§ **Problem**
Show all lines from the records below in which the string "after" is present.

§ **Data supplied**
┄┄┄┄┄┄┄┄┄┄┄┄┄┄┄┄┄┄┄┄

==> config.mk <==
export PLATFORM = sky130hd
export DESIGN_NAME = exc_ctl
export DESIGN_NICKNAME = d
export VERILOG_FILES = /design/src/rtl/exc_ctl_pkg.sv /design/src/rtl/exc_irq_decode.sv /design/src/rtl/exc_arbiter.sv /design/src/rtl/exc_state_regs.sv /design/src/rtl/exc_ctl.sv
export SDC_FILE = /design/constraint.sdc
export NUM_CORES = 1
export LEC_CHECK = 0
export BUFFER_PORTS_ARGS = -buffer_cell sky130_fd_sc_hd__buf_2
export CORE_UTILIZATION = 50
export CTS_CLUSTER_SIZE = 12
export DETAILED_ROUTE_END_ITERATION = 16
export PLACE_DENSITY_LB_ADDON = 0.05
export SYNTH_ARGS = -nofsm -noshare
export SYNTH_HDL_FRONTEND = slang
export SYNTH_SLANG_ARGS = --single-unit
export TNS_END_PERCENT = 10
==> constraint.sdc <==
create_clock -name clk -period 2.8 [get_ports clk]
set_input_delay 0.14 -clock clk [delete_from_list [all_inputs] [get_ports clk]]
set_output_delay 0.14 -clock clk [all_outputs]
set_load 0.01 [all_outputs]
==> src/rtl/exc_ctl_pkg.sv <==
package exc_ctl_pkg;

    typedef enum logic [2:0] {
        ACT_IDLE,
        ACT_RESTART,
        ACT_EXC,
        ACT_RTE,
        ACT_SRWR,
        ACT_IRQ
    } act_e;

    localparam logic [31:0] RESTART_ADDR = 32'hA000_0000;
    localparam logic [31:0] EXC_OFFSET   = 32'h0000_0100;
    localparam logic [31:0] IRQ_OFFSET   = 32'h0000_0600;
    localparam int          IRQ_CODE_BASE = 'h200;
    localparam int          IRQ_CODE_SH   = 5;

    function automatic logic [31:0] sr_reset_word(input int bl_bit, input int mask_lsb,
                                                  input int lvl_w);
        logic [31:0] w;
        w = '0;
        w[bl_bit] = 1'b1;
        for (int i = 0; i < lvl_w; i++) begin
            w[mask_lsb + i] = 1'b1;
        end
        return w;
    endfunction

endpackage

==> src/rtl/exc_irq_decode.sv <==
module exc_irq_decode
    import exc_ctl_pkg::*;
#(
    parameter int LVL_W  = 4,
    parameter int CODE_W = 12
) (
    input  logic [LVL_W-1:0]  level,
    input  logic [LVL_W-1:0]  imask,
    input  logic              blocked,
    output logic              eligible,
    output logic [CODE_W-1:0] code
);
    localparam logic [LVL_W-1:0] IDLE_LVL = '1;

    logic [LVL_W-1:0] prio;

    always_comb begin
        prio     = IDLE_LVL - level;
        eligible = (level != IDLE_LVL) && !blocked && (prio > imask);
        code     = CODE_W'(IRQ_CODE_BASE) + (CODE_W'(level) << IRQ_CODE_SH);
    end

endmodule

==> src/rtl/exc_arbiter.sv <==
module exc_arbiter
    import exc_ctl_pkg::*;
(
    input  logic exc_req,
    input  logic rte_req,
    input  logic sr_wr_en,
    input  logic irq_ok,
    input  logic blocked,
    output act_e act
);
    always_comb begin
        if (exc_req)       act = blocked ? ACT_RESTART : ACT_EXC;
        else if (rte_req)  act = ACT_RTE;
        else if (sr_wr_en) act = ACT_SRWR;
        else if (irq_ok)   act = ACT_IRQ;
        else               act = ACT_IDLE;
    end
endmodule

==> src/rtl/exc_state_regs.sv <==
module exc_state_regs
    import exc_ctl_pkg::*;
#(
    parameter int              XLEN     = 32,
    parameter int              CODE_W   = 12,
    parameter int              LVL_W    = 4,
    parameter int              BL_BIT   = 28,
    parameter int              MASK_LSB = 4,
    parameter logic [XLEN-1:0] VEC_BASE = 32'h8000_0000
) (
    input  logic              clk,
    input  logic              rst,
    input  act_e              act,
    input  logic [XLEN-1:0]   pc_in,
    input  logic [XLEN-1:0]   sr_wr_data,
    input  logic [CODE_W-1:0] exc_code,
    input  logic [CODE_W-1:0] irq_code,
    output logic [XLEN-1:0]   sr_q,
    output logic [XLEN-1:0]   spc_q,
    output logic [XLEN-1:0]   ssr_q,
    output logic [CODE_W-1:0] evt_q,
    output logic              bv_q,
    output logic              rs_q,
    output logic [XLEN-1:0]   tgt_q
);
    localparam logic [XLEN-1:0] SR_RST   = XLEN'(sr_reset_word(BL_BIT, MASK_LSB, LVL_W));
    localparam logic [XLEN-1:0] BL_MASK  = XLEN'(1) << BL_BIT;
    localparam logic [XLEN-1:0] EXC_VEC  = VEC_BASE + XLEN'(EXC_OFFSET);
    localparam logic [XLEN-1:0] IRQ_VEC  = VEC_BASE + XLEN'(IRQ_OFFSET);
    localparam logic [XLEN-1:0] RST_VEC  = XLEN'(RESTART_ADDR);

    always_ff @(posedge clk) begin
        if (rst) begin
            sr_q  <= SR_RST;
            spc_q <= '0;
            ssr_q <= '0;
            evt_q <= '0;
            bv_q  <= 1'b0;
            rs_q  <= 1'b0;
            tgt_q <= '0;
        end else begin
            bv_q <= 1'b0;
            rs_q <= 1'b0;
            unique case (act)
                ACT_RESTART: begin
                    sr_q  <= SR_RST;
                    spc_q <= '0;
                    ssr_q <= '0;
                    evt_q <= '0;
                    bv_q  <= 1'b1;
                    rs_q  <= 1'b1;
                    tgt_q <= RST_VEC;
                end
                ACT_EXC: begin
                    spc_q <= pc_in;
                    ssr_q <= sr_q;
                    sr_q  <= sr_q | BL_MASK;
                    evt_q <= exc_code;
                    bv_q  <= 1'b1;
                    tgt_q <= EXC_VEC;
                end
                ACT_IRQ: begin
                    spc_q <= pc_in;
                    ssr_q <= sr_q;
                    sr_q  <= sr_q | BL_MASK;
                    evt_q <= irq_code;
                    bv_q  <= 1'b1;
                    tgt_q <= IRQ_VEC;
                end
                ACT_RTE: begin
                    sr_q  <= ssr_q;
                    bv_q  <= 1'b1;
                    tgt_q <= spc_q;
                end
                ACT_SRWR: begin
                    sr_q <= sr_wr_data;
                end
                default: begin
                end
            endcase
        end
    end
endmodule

┄┄┄┄┄┄┄┄┄┄┄┄┄┄┄┄┄┄┄┄

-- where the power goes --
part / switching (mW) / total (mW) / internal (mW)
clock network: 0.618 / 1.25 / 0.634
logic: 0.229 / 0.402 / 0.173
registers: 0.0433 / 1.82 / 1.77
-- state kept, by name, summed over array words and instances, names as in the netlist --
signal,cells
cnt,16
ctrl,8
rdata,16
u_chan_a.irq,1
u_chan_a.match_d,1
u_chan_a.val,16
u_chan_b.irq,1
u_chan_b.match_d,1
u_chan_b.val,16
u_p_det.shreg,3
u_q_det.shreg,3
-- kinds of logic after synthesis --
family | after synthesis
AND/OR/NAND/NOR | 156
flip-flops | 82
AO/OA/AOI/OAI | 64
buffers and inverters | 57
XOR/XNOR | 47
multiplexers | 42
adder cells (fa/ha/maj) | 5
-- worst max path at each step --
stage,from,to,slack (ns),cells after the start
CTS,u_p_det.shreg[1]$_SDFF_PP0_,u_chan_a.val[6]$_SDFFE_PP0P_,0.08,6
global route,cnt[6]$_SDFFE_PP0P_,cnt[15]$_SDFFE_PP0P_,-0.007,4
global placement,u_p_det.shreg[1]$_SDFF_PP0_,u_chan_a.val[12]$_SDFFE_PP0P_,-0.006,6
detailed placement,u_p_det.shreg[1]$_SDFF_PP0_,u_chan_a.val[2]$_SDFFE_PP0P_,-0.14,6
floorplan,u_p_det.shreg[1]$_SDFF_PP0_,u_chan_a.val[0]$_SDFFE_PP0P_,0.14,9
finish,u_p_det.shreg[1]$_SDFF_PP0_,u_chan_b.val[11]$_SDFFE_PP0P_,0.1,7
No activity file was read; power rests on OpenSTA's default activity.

┄┄┄┄┄┄┄┄┄┄┄┄┄┄┄┄┄┄┄┄

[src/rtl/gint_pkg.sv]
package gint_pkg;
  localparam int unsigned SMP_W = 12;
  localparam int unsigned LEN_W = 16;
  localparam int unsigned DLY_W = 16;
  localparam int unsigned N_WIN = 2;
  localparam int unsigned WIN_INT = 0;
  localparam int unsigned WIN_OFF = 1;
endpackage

┄┄┄┄┄┄┄┄┄┄┄┄┄┄┄┄┄┄┄┄

§ **Answer to this exercise**
-- kinds of logic after synthesis --
family | after synthesis
stage,from,to,slack (ns),cells after the start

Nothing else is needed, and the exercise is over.